#### SOURCE INFORMATION:
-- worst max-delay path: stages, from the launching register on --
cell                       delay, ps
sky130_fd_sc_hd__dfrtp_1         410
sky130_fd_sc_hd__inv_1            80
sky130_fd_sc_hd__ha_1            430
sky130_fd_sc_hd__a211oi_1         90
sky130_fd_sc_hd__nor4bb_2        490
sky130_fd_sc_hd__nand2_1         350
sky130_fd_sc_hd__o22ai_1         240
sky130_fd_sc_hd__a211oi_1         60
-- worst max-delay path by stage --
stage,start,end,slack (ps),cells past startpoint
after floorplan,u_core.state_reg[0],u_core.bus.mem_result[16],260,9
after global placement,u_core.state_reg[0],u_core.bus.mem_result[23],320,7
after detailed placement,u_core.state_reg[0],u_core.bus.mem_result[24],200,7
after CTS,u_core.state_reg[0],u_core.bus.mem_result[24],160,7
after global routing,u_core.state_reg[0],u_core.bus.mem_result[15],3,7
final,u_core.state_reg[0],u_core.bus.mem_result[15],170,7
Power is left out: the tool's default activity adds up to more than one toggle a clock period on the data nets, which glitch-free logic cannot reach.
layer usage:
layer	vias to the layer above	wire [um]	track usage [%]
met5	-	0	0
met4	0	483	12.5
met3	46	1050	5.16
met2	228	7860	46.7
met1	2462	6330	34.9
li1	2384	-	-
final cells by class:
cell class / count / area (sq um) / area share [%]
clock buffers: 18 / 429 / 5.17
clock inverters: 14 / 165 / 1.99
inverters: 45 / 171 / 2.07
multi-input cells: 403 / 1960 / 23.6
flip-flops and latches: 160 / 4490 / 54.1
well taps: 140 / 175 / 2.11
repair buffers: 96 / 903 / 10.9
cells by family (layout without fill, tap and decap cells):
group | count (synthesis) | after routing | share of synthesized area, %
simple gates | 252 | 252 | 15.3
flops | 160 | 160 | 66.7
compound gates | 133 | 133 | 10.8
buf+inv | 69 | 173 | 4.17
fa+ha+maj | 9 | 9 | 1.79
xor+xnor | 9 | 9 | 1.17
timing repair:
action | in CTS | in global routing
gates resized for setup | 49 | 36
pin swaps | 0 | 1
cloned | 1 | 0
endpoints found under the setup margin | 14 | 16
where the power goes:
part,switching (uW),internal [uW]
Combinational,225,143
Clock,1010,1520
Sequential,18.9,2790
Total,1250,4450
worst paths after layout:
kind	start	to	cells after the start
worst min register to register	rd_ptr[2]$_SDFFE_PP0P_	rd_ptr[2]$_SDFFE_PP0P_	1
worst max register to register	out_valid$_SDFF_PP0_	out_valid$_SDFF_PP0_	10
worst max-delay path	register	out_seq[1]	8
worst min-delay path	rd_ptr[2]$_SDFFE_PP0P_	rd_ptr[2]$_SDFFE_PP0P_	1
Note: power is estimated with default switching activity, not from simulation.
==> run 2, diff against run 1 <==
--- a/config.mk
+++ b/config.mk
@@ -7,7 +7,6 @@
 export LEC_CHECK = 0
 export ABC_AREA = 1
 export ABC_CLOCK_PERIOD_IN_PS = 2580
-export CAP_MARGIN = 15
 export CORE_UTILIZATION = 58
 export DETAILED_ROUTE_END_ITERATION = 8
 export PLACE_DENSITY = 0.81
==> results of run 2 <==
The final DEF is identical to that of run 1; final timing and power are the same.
<file path="config.mk">
export PLATFORM = sky130hd
export DESIGN_NAME = heater_ctrl_flat
export DESIGN_NICKNAME = d
export VERILOG_FILES = /design/src/rtl/heater_pkg.sv /design/src/rtl/heater_if.sv /design/src/rtl/heater_err_mon.sv /design/src/rtl/heater_ctrl.sv /design/src/flat_wrapper.sv
export SDC_FILE = /design/constraint.sdc
export NUM_CORES = 1
export LEC_CHECK = 0
export ABC_AREA = 1
export CAP_MARGIN = 20
export CORE_MARGIN = 5
export CORE_UTILIZATION = 50
export CTS_BUF_LIST = sky130_fd_sc_hd__clkbuf_8 sky130_fd_sc_hd__clkbuf_16
export CTS_CLUSTER_DIAMETER = 50
export CTS_CLUSTER_SIZE = 30
export DETAILED_ROUTE_END_ITERATION = 7
export GPL_ROUTABILITY_DRIVEN = 0
export PLACE_DENSITY = 0.8
export REMOVE_ABC_BUFFERS = 1
export SETUP_SLACK_MARGIN = 0.02
export SYNTH_ARGS = -nofsm -noshare
export SYNTH_HDL_FRONTEND = slang
export SYNTH_SLANG_ARGS = --single-unit
</file>
<file path="constraint.sdc">
create_clock -name clk -period 19.6 [get_ports clk]
set_clock_uncertainty 0.2 [all_clocks]
set_input_delay 5.88 -clock clk [delete_from_list [all_inputs] [get_ports clk]]
set_output_delay 5.88 -clock clk [all_outputs]
set_load 0.02 [all_outputs]
</file>
<file path="src/rtl/heater_pkg.sv">
// Shared types and helpers for the heater sequencer slice.
package heater_pkg;

  // Sequencer states; the encoding is visible on the state status output.
  typedef enum logic [1:0] {
    IDLE      = 2'd0,
    RAMP_UP   = 2'd1,
    HOLD      = 2'd2,
    RAMP_DOWN = 2'd3
  } state_t;

  localparam int N_HEATERS = 32;

  // Widest vector popcount accepts; narrower vectors are zero-extended.
  localparam int POP_W = 256;

  // Number of set bits in v.
  function automatic int unsigned popcount(input logic [POP_W-1:0] v);
    int unsigned c;
    c = 0;
    for (int i = 0; i < POP_W; i++) begin
      c = c + {31'd0, v[i]};
    end
    return c;
  endfunction

endpackage

</file>
<file path="src/rtl/heater_if.sv">
// Command/status bundle between the VIO and the heater sequencer.
//
// Signalling: there is no valid/ready handshake on this bundle. start, stop,
// target, abort_on_err and error are levels sampled on every rising clk edge;
// sw_clear is a single-cycle pulse acted on in the cycle it is high. Every
// status signal is a registered value (ramp_done decodes the state register).
interface heater_if #(
  parameter int N     = heater_pkg::N_HEATERS,
  parameter int CNT_W = 16
);
  localparam int TW = $clog2(N + 1);

  logic          start;
  logic          stop;
  logic [TW-1:0] target;
  logic          abort_on_err;
  logic          sw_clear;
  logic [N-1:0]  error;

  logic [N-1:0]     enable;
  logic [N-1:0]     err_clear;
  logic [N-1:0]     err_sticky;
  logic [CNT_W-1:0] err_count;
  logic [TW-1:0]    active_cnt;
  logic [1:0]       state;
  logic             ramp_done;

  // VIO side: drives commands, reads status.
  modport master (
    output start, stop, target, abort_on_err, sw_clear, error,
    input  enable, err_clear, err_sticky, err_count, active_cnt, state, ramp_done
  );

  // Controller side.
  modport slave (
    input  start, stop, target, abort_on_err, sw_clear, error,
    output enable, err_clear, err_sticky, err_count, active_cnt, state, ramp_done
  );
endinterface

</file>
<file path="src/rtl/heater_err_mon.sv">
// Per-heater error monitor: synchroniser, rising-edge detect gated by enable,
// sticky bits, saturating event counter and one-cycle clear pulses.
module heater_err_mon
  import heater_pkg::*;
#(
  parameter int N     = N_HEATERS,
  parameter int CNT_W = 16
) (
  input  logic             clk,
  input  logic             reset,
  input  logic [N-1:0]     error,
  input  logic [N-1:0]     enable,
  input  logic             sw_clear,
  output logic [N-1:0]     new_evt,
  output logic [N-1:0]     err_clear,
  output logic [N-1:0]     err_sticky,
  output logic [CNT_W-1:0] err_count
);

  localparam int SUM_W = CNT_W + 9;
  localparam logic [CNT_W-1:0] CNT_MAX = '1;

  logic [N-1:0]     sync1_q;
  logic [N-1:0]     sync2_q;
  logic [N-1:0]     prev_q;
  logic [SUM_W-1:0] sum;
  logic [CNT_W-1:0] count_d;

  // Errors on disabled heaters never count as events.
  assign new_evt = sync2_q & ~prev_q & enable;

  // Saturating add of this cycle's event count.
  always_comb begin
    sum     = SUM_W'(err_count) + SUM_W'(popcount(POP_W'(new_evt)));
    count_d = (sum > SUM_W'(CNT_MAX)) ? CNT_MAX : sum[CNT_W-1:0];
  end

  // Two-flop synchroniser plus one extra stage for edge detection.
  always_ff @(posedge clk or posedge reset) begin
    if (reset) begin
      sync1_q <= '0;
      sync2_q <= '0;
      prev_q  <= '0;
    end else begin
      sync1_q <= error;
      sync2_q <= sync1_q;
      prev_q  <= sync2_q;
    end
  end

  // Sticky/count/clear update; a software clear overrides same-cycle events.
  always_ff @(posedge clk or posedge reset) begin
    if (reset) begin
      err_sticky <= '0;
      err_count  <= '0;
      err_clear  <= '0;
    end else if (sw_clear) begin
      err_sticky <= '0;
      err_count  <= '0;
      err_clear  <= '1;
    end else begin
      err_sticky <= err_sticky | new_evt;
      err_count  <= count_d;
      err_clear  <= new_evt;
    end
  end

endmodule

</file>
<file path="src/rtl/heater_ctrl.sv">
// Heater sequencer: ramps the thermometer-coded enable one heater per
// STEP_CYCLES, holds at the target and ramps down on stop or error abort.
module heater_ctrl
  import heater_pkg::*;
#(
  parameter int N           = N_HEATERS,
  parameter int STEP_CYCLES = 1024,
  parameter int CNT_W       = 16
) (
  input  logic  clk,
  input  logic  reset,
  heater_if.slave bus
);

  localparam int TW = $clog2(N + 1);
  localparam int SW = $clog2(STEP_CYCLES);

  state_t        state_q, state_d;
  logic [TW-1:0] active_q, active_d;
  logic [TW-1:0] tgt_q, tgt_d;
  logic [TW-1:0] tgt_in;
  logic [TW-1:0] tgt_eff;
  logic [SW-1:0] step_q, step_d;
  logic [N-1:0]  enable_q, enable_d;
  logic [N-1:0]  new_evt;
  logic          abort;
  logic          step_hit;

  heater_err_mon #(.N(N), .CNT_W(CNT_W)) u_err_mon (
    .clk        (clk),
    .reset      (reset),
    .error      (bus.error),
    .enable     (enable_q),
    .sw_clear   (bus.sw_clear),
    .new_evt    (new_evt),
    .err_clear  (bus.err_clear),
    .err_sticky (bus.err_sticky),
    .err_count  (bus.err_count)
  );

  assign tgt_in   = (bus.target > TW'(N)) ? TW'(N) : bus.target;
  assign abort    = bus.abort_on_err && (|new_evt);
  assign step_hit = (step_q == SW'(STEP_CYCLES - 1));

  // Next-state, target latch and step timing.
  always_comb begin
    state_d  = state_q;
    active_d = active_q;
    tgt_d    = tgt_q;
    step_d   = step_q;
    tgt_eff  = tgt_q;
    if (abort) tgt_d = '0;
    case (state_q)
      IDLE: begin
        if (!bus.stop && bus.start) begin
          state_d = RAMP_UP;
          tgt_d   = tgt_in;
          step_d  = '0;
        end
      end
      RAMP_UP: begin
        if (bus.stop || abort) begin
          state_d = RAMP_DOWN;
          tgt_d   = '0;
          step_d  = '0;
        end else if (active_q == tgt_q) begin
          state_d = HOLD;
        end else if (step_hit) begin
          active_d = active_q + 1'b1;
          step_d   = '0;
        end else begin
          step_d = step_q + 1'b1;
        end
      end
      HOLD: begin
        if (bus.stop || abort) begin
          state_d = RAMP_DOWN;
          tgt_d   = '0;
          step_d  = '0;
        end else if (tgt_in != active_q) begin
          tgt_d   = tgt_in;
          step_d  = '0;
          state_d = (tgt_in > active_q) ? RAMP_UP : RAMP_DOWN;
        end
      end
      RAMP_DOWN: begin
        // stop or abort while already ramping down retargets to zero.
        tgt_eff = (bus.stop || abort) ? '0 : tgt_q;
        tgt_d   = tgt_eff;
        if (active_q == tgt_eff) begin
          state_d = (tgt_eff == '0) ? IDLE : HOLD;
        end else if (step_hit) begin
          active_d = active_q - 1'b1;
          step_d   = '0;
        end else begin
          step_d = step_q + 1'b1;
        end
      end
      default: state_d = IDLE;
    endcase
  end

  // Thermometer code of the next active count, so enable tracks active_cnt.
  always_comb begin
    enable_d = '0;
    for (int i = 0; i < N; i++) begin
      enable_d[i] = (i < int'(active_d));
    end
  end

  // State register; reset drops every enable immediately.
  always_ff @(posedge clk or posedge reset) begin
    if (reset) begin
      state_q  <= IDLE;
      active_q <= '0;
      tgt_q    <= '0;
      step_q   <= '0;
      enable_q <= '0;
    end else begin
      state_q  <= state_d;
      active_q <= active_d;
      tgt_q    <= tgt_d;
      step_q   <= step_d;
      enable_q <= enable_d;
    end
  end

  assign bus.enable     = enable_q;
  assign bus.active_cnt = active_q;
  assign bus.state      = state_q;
  assign bus.ramp_done  = (state_q == HOLD);

endmodule

</file>
<file path="src/flat_wrapper.sv">
// flat-port wrapper written by rule: the top's interface ports become plain ports
module heater_ctrl_flat import heater_pkg::*;
#(
  parameter int N           = N_HEATERS,
  parameter int STEP_CYCLES = 1024,
  parameter int CNT_W       = 16
)
  (clk, reset, bus_start, bus_stop, bus_target, bus_abort_on_err, bus_sw_clear, bus_error, bus_enable, bus_err_clear, bus_err_sticky, bus_err_count, bus_active_cnt, bus_state, bus_ramp_done);
  heater_if #(.N(N), .CNT_W(CNT_W)) bus_i ();
  input  logic clk;
  input  logic reset;
  input wire logic [$bits(bus_i.start)-1:0] bus_start;
  input wire logic [$bits(bus_i.stop)-1:0] bus_stop;
  input wire logic [$bits(bus_i.target)-1:0] bus_target;
  input wire logic [$bits(bus_i.abort_on_err)-1:0] bus_abort_on_err;
  input wire logic [$bits(bus_i.sw_clear)-1:0] bus_sw_clear;
  input wire logic [$bits(bus_i.error)-1:0] bus_error;
  output wire logic [$bits(bus_i.enable)-1:0] bus_enable;
  output wire logic [$bits(bus_i.err_clear)-1:0] bus_err_clear;
  output wire logic [$bits(bus_i.err_sticky)-1:0] bus_err_sticky;
  output wire logic [$bits(bus_i.err_count)-1:0] bus_err_count;
  output wire logic [$bits(bus_i.active_cnt)-1:0] bus_active_cnt;
  output wire logic [$bits(bus_i.state)-1:0] bus_state;
  output wire logic [$bits(bus_i.ramp_done)-1:0] bus_ramp_done;
  assign bus_i.start = bus_start;
  assign bus_i.stop = bus_stop;
  assign bus_i.target = bus_target;
  assign bus_i.abort_on_err = bus_abort_on_err;
  assign bus_i.sw_clear = bus_sw_clear;
  assign bus_i.error = bus_error;
  assign bus_enable = bus_i.enable;
  assign bus_err_clear = bus_i.err_clear;
  assign bus_err_sticky = bus_i.err_sticky;
  assign bus_err_count = bus_i.err_count;
  assign bus_active_cnt = bus_i.active_cnt;
  assign bus_state = bus_i.state;
  assign bus_ramp_done = bus_i.ramp_done;
  heater_ctrl #(.N(N), .STEP_CYCLES(STEP_CYCLES), .CNT_W(CNT_W)) u_core (.clk(clk), .reset(reset), .bus(bus_i));
endmodule
</file>
==> results of run 1 <==
==> Yosys cell counts, types with 7 or more instances <==
| cell type | number |
|---|---|
| a21oi_1 | 61 |
| clkbuf_1 | 10 |
| dfrtp_1 | 231 |
| fa_1 | 26 |
| ha_1 | 24 |
| inv_1 | 131 |
| inv_2 | 7 |
| nand2_1 | 173 |
| nand2_2 | 9 |
| nand3_1 | 52 |
| nand3_2 | 8 |
| nand3b_1 | 15 |
| nand4_1 | 10 |
| nor2_1 | 58 |
| nor3_1 | 10 |
| o21ai_0 | 17 |
| o21ai_1 | 7 |
| xnor2_1 | 7 |
| xor2_1 | 18 |
==> routing by layer <==
metal	vias up	global-route usage	wire, um	share of wire
li1	3318	-	-	-
met1	3425	0.2719	9250	0.41
met2	236	0.3485	11340	0.50
met3	39	0.02890	1276	0.057
met4	0	0.06176	613	0.027
met5	-	0	0	0
==> cell type report <==
class / count / share of cell area
antenna: 1 / 0.0002001
clock buffer: 23 / 0.04423
clock inverter: 13 / 0.01801
inverter: 143 / 0.04353
multi-input combinational: 543 / 0.2716
sequential: 231 / 0.4623
tap: 265 / 0.02652
timing repair buffer: 166 / 0.1337
==> stage by stage <==
| step | hold WS (ns) | total power [W] | instances | area, um^2 |
|---|---|---|---|---|
| after floorplan | 0.1312 | 0.001155 | 917 | 9713 |
| final | 0.1362 | 0.001897 | 1385 | 12500 |
| after CTS | 0.1405 | 0.001904 | 1383 | 12470 |
| after detailed placement | 0.1347 | 0.001455 | 1347 | 11700 |
| after global routing | 0.1499 | 0.002031 | 1385 | 12500 |
| after global placement | 0.1326 | 0.001419 | 1347 | 11700 |
==> critical path, cell delays in order <==
cell	delay, ns
clkdlybuf4s50_1	0.42
nor2_1	0.11
nand4_1	0.08
nand2_1	0.10
inv_1	0.06
nor2_1	0.14
ha_1	0.26
nand4_1	0.12
inv_1	0.06
nand3_1	0.11
o21ai_1	0.12
nor2_1	0.10
nand2_1	0.11
o21bai_2	0.46
inv_2	0.14
nand3_1	0.10
o21ai_0	0.09
==> power groups by stage <==
stage | clock network (W) | registers [W] | logic, W
6_report | 0.000441 | 0.000613 | 0.000844
4_1_cts | 0.000449 | 0.000613 | 0.000842
2_1_floorplan | 0 | 0.000667 | 0.000488
5_1_grt | 0.000470 | 0.000621 | 0.000940
3_5_place_dp | 0 | 0.000622 | 0.000833
3_3_place_gp | 0 | 0.000621 | 0.000798
==> kinds of logic after synthesis <==
| group | count (synthesis) | share of synthesized area |
|---|---|---|
| buf+inv | 164 | 0.06597 |
| flops | 231 | 0.5884 |
| fa+ha+maj | 50 | 0.08355 |
| simple gates | 355 | 0.1744 |
| compound gates | 113 | 0.06546 |
| xor+xnor | 25 | 0.02229 |
==> registers in the layout, indices dropped and copies added (netlist names) <==
name	count
u_core.bus.active_cnt	6
u_core.u_err_mon.err_count	16
u_core.u_err_mon.sync1_q	32
u_core.step_q	10
u_core.u_err_mon.prev_q	32
u_core.bus.state	2
u_core.u_err_mon.err_clear	32
u_core.u_err_mon.err_sticky	32
u_core.u_err_mon.sync2_q	32
u_core.bus.enable	31
u_core.tgt_q	6
==> worst paths after layout <==
kind,from,slack (ns),endpoint
setup / recovery,bus_target[0],11.31,u_core.step_q[1]
hold / removal,u_core.u_err_mon.sync1_q[3],0.14,u_core.u_err_mon.sync2_q[3]
setup reg to reg,u_core.bus.enable[4],12.60,u_core.u_err_mon.err_count[2]
hold reg to reg,u_core.u_err_mon.sync1_q[3],0.14,u_core.u_err_mon.sync2_q[3]
max in group asynchronous,reset,12.21,u_core.u_err_mon.err_sticky[29]
min in group asynchronous,reset,5.75,u_core.u_err_mon.sync1_q[6]
==> results.md, run 1 <==
* Crit path time final at 8.286 ns
* Register area share after synthesis at 0.5884
* Avg Inst Size Synth at between 10 and 15 um^2
* Most area-hungry cell type in the Yosys netlist: dfrtp_1
* Cts hold-fix bufs at 0
* Critical Path End Type: register
* First-pass GRT wire length at 36.34 mm
* Drc violations at 0
* Hold path depth at 0
* Combinational fraction of design power at 0.445
* Sw Share at 0.4090
* Netlist cell types at 45
* Max FO, Critical Path at 14
* CP required at 19.77 ns
* Area grow syn2layout at 27.28%
* Vias in the first global route at about 7100
* Most frequent cells in the layout: 231 x dfrtp_1, 173 x nand2_1, 163 x clkdlybuf4s50_1, 130 x inv_1, 61 x a21oi_1
* Period utilization at 0.4227
* DR vias/cell at between 5 and 6
* Core area at between 15000 and 20000 um^2
* Cell Rows at 51
* Die Y at roughly 150 um
* Dpl hpwl at roughly 17 mm
* Flops & latches, synth at approximately 230
* Critical path class: input pin to register
* Async set or reset register ratio after synthesis at 1.000
* PortBufs at 164
* Synthesis Warnings at 0
* Clock Latency Late Sink at approximately 0.5 ns
* Hold Crit Class: register to register
* Synthesized cell area at around 9800 um^2
* Clock-pin slew on the worst setup and hold paths at ~0.080 ns
* H-Tree Level Count at 1
* Max clock buf depth at 3
* Antenna violations before repair at 1
* Fmax at approximately 120 MHz
* Ports at 165
* CTS sink count at around 230
* Synth top area share at 0.5884
* Sum of negative setup slack at 0 ns
* Final Hold Viols at 0
* Flip-flop and latch area at 5781 um^2
* Total net switching power at 0.0007759 W
* CTS buffer count at 20
* Setup slack after layout at between 10 and 15 ns
* Root Buffer: clkbuf_16
* Slew Limit Fails at 0
* Largest net degree at the start of global routing at 147
* Share of layout cells above drive strength 1 at 0.07775
* Dpl ws at ~11 ns
* Worst-case reg-to-reg path depth at 22
* Max VDD drop at around 0.1 mV
* Synth area leaders: dfrtp_1 59%, nand2_1 6.6%, fa_1 5.3%
* Fill count at ~1500
* CTS tree: built
* Relative slew slack at 0.2909
* Most common cell after layout, fill and taps aside: dfrtp_1
* Post-Synthesis Cells at ~940
* Initial Util at 0.5064
* Die Wd at 150.2 um
* Pwr Density at 151.7 nW/um^2
* EDFF count, synth at 0
* Post-layout util at 0.6446
* Crit start category: input pin
* Die Footprint at roughly 23000 um^2
* Clock power share at 0.232
* P_int at about 0.0011 W
* Ys flop type: dfrtp_1
* DRT iter0 DRCs at about 440
* Final Net Count at roughly 1200
* Area occupied by multi-input gates at 3396 um^2
* # resized after CTS at 0
* DR pass1 iterations at 5
* Total number of vias at approximately 7000
* Total routed wirelength at 22.48 mm
* GR Overflow Total at 0
* Post-CTS Setup Bufs at 0
* Max cap viols at 0
* Critical Path AT at between 8 and 9 ns
* Sequential Power Share at 0.323
* Leak at between 5 and 6 nW
* Global Route Usage Sum at 0.2035
* Outcome: complete, no violations
* Post-DRT Antenna Nets at 0
* Setup violators final at 0
* DR WL/cell at 16.23 um
* RSZ-0062 raised after global routing: no
* Slew @ Worst Pin at around 1.1 ns
Note: power is estimated with default switching activity, not from simulation.
==> inputs of run 2 (changes only) <==
- clock period: 19.6 -> 7.7 ns (I/O delays scaled with it)
==> results.md, run 2 (synthesis results as in run 1) <==
* DR vias/cell at 5.110 (was 5.067)
* Dpl hpwl at 17.43 mm (was 16.68 mm)
* H-Tree Level Count at 1 (unchanged)
* RSZ-0062 raised after global routing: no (unchanged)
* Outcome: complete, no violations (unchanged)
* First-pass GRT wire length at 37.56 mm (was 36.34 mm)
* DR pass1 iterations at 6 (was 5)
* Routing usage on met3 at 0.04515 (was 0.02890)
* Total net switching power at 0.001965 W (was 0.0007759 W)
* Total number of vias at 7067 (was 7018)
* Critical Path AT at 6.86 ns (was 8.46 ns)
* Clock power share at 0.217 (was 0.232)
* Crit path max-delay cell type: fa_1 (was o21bai_2)
* Relative slew slack at 0.3457 (was 0.2909)
* Share of layout cells above drive strength 1 at 0.07692 (was 0.07775)
* Fill count at 1481 (was 1492)
* GR Overflow Total at 0 (unchanged)
* Critical Path End Type: register (unchanged)
* Antenna violations before repair at 0 (was 1)
* Post-DRT Antenna Nets at 0 (unchanged)
* Total routed wirelength at 23.18 mm (was 22.48 mm)
* Setup slack after layout at 1.064 ns (was 11.31 ns)
* Largest net degree at the start of global routing at 147 (unchanged)
* Ports at 165 (unchanged)
* Met1 Track Usage GR at 0.2695 (was 0.2719)
* Sw Share at 0.4144 (was 0.4090)
* Dpl ws at 1.096 ns (was 10.83 ns)
* Sum of negative setup slack at 0 ns (unchanged)
* Met2 Track Usage GR at 0.3643 (was 0.3485)
* Drc violations at 0 (unchanged)
* Period utilization at 0.8618
* Finished Layout Cells at 1383 (was 1385)
* Most frequent cells in the layout: 231 x dfrtp_1, 173 x nand2_1, 163 x clkdlybuf4s50_1, 130 x inv_1, 61 x a21oi_1 (unchanged)
* CTS tree: built (unchanged)
* Cell Rows at 51 (unchanged)
* PortBufs at 164 (unchanged)
* Crit-path cells: nand3_1 -> inv_1 -> fa_1 -> inv_1 -> fa_1 -> fa_1 -> fa_1 -> fa_1 -> fa_1 -> fa_1 -> inv_1 -> fa_1 -> nand3_1 -> nand2_1 -> a21oi_1 -> o21bai_1 -> a21oi_1 -> nor2_1 -> nand2_1 -> nor3_1 -> nand2_1 -> nor3_1 -> inv_1 -> a21oi_1 (was clkdlybuf4s50_1 -> nor2_1 -> nand4_1 -> nand2_1 -> inv_1 -> nor2_1 -> ha_1 -> nand4_1 -> inv_1 -> nand3_1 -> o21ai_1 -> nor2_1 -> nand2_1 -> o21bai_2 -> inv_2 -> nand3_1 -> o21ai_0)
* Area grow syn2layout at 26.49% (was 27.28%)
* Max VDD drop at 0.3322 mV (was 0.09787 mV)
* Clock-pin slew on the worst setup and hold paths at 0.09 ns (was 0.08 ns)
* Leak at 5.870 nW (was 5.902 nW)
* Final Hold Viols at 0 (unchanged)
* Clock Latency Late Sink at 0.50 ns (was 0.51 ns)
* Crit start category: register (was input pin)
* DR WL/cell at 16.76 um (was 16.23 um)
* Max cap viols at 0 (unchanged)
* Slew @ Worst Pin at 0.9815 ns (was 1.057 ns)
* Pwr Density at 381.5 nW/um^2 (was 151.7 nW/um^2)
* CTS buffer count at 19 (was 20)
* Post-CTS Setup Bufs at 0 (unchanged)
* DRT iter0 DRCs at 451 (was 437)
* Die Footprint at 22550 um^2 (unchanged)
* Max FO, Critical Path at 12 (was 14)
* Hold Crit Class: register to register (unchanged)
* Flip-flop and latch area at 5781 um^2 (unchanged)
* Crit path max-delay family: adder cells (was simple AND/OR/NAND/NOR gates)
* Slew Limit Fails at 0 (unchanged)
* Root Buffer: clkbuf_16 (unchanged)
* Cts hold-fix bufs at 0 (unchanged)
* Final hold slack at 0.1428 ns (was 0.1362 ns)
* Core area at 19400 um^2 (unchanged)
* Max clock buf depth at 3 (unchanged)
* Vias in the first global route at 7147 (was 7059)
* Critical path class: register to register (was input pin to register)
* # resized after CTS at 0 (unchanged)
* Setup violators final at 0 (unchanged)
* Die Y at 150.2 um (unchanged)
* Die Wd at 150.2 um (unchanged)
* Final Net Count at 1200 (was 1199)
* Most used cell, CP: fa_1 (was nor2_1)
* CTS sink count at 231 (unchanged)
* Sum of buffers and inverters on the critical path at 4 (unchanged)
* P_int at 0.002776 W (was 0.001121 W)
* Crit path time final at 6.636 ns
* Fmax at about 150 MHz
* Inst Count DP at 1349 (was 1347)
* Area occupied by multi-input gates at 3396 um^2 (unchanged)
* Initial Util at 0.5064 (unchanged)
* Sequential Power Share at 0.326 (was 0.323)
* Largest stage delay on the critical path at 0.55 ns (was 0.46 ns)
* Combinational fraction of design power at 0.457 (was 0.445)
* ANT cells at 0 (was 1)
* Global Route Usage Sum at 0.2119 (was 0.2035)
* Gr busiest metal: met2 (unchanged)
* Most common cell after layout, fill and taps aside: dfrtp_1 (unchanged)
* CP required at 7.92 ns (was 19.77 ns)
[run 2: cell types whose count changed in the layout (fill, tap and decap cells not counted), sizes merged]
cell    delta
buf        +2
bufinv     -1
inv        -2
diode      -1
clkbuf     -3
clkinv     +3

#### REQUIREMENT:
The lines above from the one with "group | count (synthesis) | after" through the one with "results of run 2" are to be duplicated exactly, ends included, with nothing added.

#### TASK SOLUTION:
group | count (synthesis) | after routing | share of synthesized area, %
simple gates | 252 | 252 | 15.3
flops | 160 | 160 | 66.7
compound gates | 133 | 133 | 10.8
buf+inv | 69 | 173 | 4.17
fa+ha+maj | 9 | 9 | 1.79
xor+xnor | 9 | 9 | 1.17
timing repair:
action | in CTS | in global routing
gates resized for setup | 49 | 36
pin swaps | 0 | 1
cloned | 1 | 0
endpoints found under the setup margin | 14 | 16
where the power goes:
part,switching (uW),internal [uW]
Combinational,225,143
Clock,1010,1520
Sequential,18.9,2790
Total,1250,4450
worst paths after layout:
kind	start	to	cells after the start
worst min register to register	rd_ptr[2]$_SDFFE_PP0P_	rd_ptr[2]$_SDFFE_PP0P_	1
worst max register to register	out_valid$_SDFF_PP0_	out_valid$_SDFF_PP0_	10
worst max-delay path	register	out_seq[1]	8
worst min-delay path	rd_ptr[2]$_SDFFE_PP0P_	rd_ptr[2]$_SDFFE_PP0P_	1
Note: power is estimated with default switching activity, not from simulation.
==> run 2, diff against run 1 <==
--- a/config.mk
+++ b/config.mk
@@ -7,7 +7,6 @@
 export LEC_CHECK = 0
 export ABC_AREA = 1
 export ABC_CLOCK_PERIOD_IN_PS = 2580
-export CAP_MARGIN = 15
 export CORE_UTILIZATION = 58
 export DETAILED_ROUTE_END_ITERATION = 8
 export PLACE_DENSITY = 0.81
==> results of run 2 <==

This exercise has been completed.